‘Enterprise Grade’ Lessons from #Snapchat Governance Failure

Governance LessonFrom smartphones to tablets, game consoles to smart TVs, consumers are becoming more informed about information technologies, and are driving businesses to deliver increasingly sophisticated social, mobile, and cloud applications.

This ‘consumerization of IT’ also means business users – who are all technology consumers – are choosing their own solutions for work, adopting consumer-oriented services like Gmail, iCloud, Dropbox, or Evernote.

And cloud services like DigitalOcean.

And social sharing apps like Snapchat.

I recently wrote about how Snapchat leaked millions of users’ phone numbers while DigitalOcean exposed customer stored data between clients. Yet people still wonder what ‘enterprise-grade’ means; and why all businesses do not just use ‘consumer-grade’ services. But there are real reasons why large, risk-averse, businesses are wary of consumer-focused technologies, and why pundits are wary of recommending them.

At least one reason why enterprise-grade still matters is that private tech start-ups typically do not focus on the governance drivers and constraints that larger enterprises need. And it shows.

For example:

With young leaders and staff, start-ups often do not have institutional knowledge of fundamental governance
  • Start-ups are not public entities, so at least until their IPO they are not governed by Sarbanes-Oxley, Fair Disclosure, or other SEC-governed regulations
  • New businesses are often in new industries – or even creating them from scratch – so they aren’t covered by ‘legacy’ industry regulations like HIPAA or FISMA
  • Some avoid federal oversight by challenging rulings (cf. 23andMe); skirt around it with cursory TOS clauses (cf. Vine); or simply violate regulations and pay later (cf. Path)
  • Many are free to consumers, or use third party payment services like PayPal or Amazon Payments, thereby avoiding payment-related mandates like PCI-DSS
  • Huddling with peers in Silicon Valley limits exposure to regional regulations from Nevada to Massachusetts, let alone international regulations, or global best practices
  • When they do grow into new markets, they may fail to comply with newly relevant regulations (cf. Illinois vs. Square), even after prior examples (cf. Louisiana vs. Paypal)
  • As new entities with young principals, they may never have been exposed to the joys of US Federal records management regulations or Rules of Civil Procedure
  • Indeed, with young leaders and staff, they often do not have any institutional knowledge of fundamental governance (and in many ways, good for them!)
Governance is non-optional in enterprise development

This is one clear difference between consumer-driven and enterprise-grade development. As I wrote in my last post, consumer-driven development focuses more on customer requirements for “convenience, ease of use, mobility, low cost, rapid updates, and cool interfaces”. This focus is important for rapidly building new markets for new products, especially in the world of agile development and devops. Meanwhile they put governance requirements on the backburner, and consumers do not seem to care. Conversely, governance is non-optional in enterprise development, which is often at pains to follow strict policies and procedures, even at the expense of cost, speed, or ease-of-use.

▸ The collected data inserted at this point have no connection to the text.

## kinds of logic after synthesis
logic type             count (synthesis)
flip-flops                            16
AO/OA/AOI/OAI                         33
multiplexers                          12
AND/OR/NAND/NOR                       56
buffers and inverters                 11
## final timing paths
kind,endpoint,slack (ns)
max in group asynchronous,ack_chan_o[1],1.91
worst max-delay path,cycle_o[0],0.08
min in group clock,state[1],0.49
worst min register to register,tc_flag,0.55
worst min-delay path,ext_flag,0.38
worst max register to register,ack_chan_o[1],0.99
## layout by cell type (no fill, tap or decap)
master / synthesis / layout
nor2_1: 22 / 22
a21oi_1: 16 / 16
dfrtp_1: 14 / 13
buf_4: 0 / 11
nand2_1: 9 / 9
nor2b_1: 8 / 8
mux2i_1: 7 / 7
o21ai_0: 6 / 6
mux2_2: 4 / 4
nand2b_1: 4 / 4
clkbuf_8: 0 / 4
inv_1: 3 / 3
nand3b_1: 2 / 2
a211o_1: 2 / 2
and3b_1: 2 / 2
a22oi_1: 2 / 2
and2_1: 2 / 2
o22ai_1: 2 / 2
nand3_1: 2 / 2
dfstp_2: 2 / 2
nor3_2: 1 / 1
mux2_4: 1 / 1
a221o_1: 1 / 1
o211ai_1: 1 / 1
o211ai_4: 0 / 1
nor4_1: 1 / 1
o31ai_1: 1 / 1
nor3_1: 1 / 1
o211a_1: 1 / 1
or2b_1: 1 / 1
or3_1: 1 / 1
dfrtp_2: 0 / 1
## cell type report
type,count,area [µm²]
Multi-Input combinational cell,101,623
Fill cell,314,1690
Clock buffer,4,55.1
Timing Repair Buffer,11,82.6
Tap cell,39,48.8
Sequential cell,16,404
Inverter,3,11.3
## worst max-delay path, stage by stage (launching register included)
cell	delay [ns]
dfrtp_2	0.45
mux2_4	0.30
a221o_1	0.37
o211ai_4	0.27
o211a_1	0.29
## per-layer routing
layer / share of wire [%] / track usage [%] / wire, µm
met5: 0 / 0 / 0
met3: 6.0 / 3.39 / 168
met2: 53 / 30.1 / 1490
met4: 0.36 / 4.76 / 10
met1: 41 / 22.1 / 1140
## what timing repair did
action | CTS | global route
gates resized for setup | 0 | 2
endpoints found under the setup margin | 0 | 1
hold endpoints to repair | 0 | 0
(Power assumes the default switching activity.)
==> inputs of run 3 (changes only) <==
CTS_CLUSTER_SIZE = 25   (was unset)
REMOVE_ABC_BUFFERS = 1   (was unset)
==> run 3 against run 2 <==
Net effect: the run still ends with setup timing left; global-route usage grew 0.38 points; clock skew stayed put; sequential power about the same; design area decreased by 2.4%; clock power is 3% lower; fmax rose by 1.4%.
`config.mk`:
```
export PLATFORM = sky130hd
export DESIGN_NAME = dma_config_regs
export DESIGN_NICKNAME = d
export VERILOG_FILES = /design/src/hw/dma_ctrl_pkg.sv /design/src/hw/dma_config_regs.sv
export SDC_FILE = /design/constraint.sdc
export NUM_CORES = 1
export LEC_CHECK = 0
export BUFFER_PORTS_ARGS = -buffer_cell sky130_fd_sc_hd__buf_2
export CAP_MARGIN = 10
export CORE_MARGIN = 2
export CORE_UTILIZATION = 50
export CTS_CLUSTER_SIZE = 12
export DETAILED_ROUTE_END_ITERATION = 16
export PLACE_DENSITY = 0.8
export REMOVE_ABC_BUFFERS = 1
export SLEW_MARGIN = 10
export SYNTH_ARGS = -nofsm -noshare
export SYNTH_HDL_FRONTEND = slang
export SYNTH_SLANG_ARGS = --single-unit
```
`constraint.sdc`:
```
create_clock -name clock -period 2.46 [get_ports clock]
set_clock_uncertainty 0.1 [all_clocks]
set_input_delay 0.123 -clock clock [delete_from_list [all_inputs] [get_ports clock]]
set_output_delay 0.123 -clock clock [all_outputs]
set_load 0.03 [all_outputs]
```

The same goes for enterprise-grade performance and availability. Very few tech start-ups focus upfront on resilience as a competitive requirement, with Netflix and its Simian Army the most notable exception. More typical of a tech start-up is Twitter’s long-term battle with its infamous ‘fail whale‘, an iconic symbol of Twitter’s lack of focus on back-end requirements throughout its earlier days (a symbol Twitter has only recently retired).

Both Snapchat and DigitalOcean serve as object lessons to the meaning of enterprise-grade. The explosion of the API economy has created new exposures, which many young ventures are struggling with. However for most enterprises these exposures are both known and solved. Enterprise-grade API governance to prevent data leakage can be implemented in process or with off-the-shelf solutions. Functional isolation, acceptance testing, and disciplined change control can ensure changes to existing code are vetted, understood, and communicated. Such practices can easily make APIs available and secure, simply and easily, only for legitimate users.

Both Snapchat and DigitalOcean serve as object lessons to the meaning of ‘enterprise-grade’

I would not try to define enterprise-grade in totality. Perhaps it is like obscenity – you know it when you see it. However, enterprise-grade in part means a structural focus on governance, institutional knowledge of ‘known good processes’, and a dedication to protecting consumer and other confidential information, even over profit, convenience, features, and speed.

Of course, not all start-ups are ignorant of governance, just as not all enterprises are perfect. Failures like Target or TJX happen too – but two wrongs don’t make a right. And maybe the heavy focus of traditional development on the invisible back-end is outdated, but focusing on consumer-driven development at the expense of  security, regulations, privacy, and other compliance mandates creates a governance black hole.

The prescription then is for both types of organization to resolve the conflict between agility and risk. Certainly enterprise development needs to be more customer-centric; but technology start-ups need to prioritize data governance more, especially as they go chasing the lucrative enterprise market.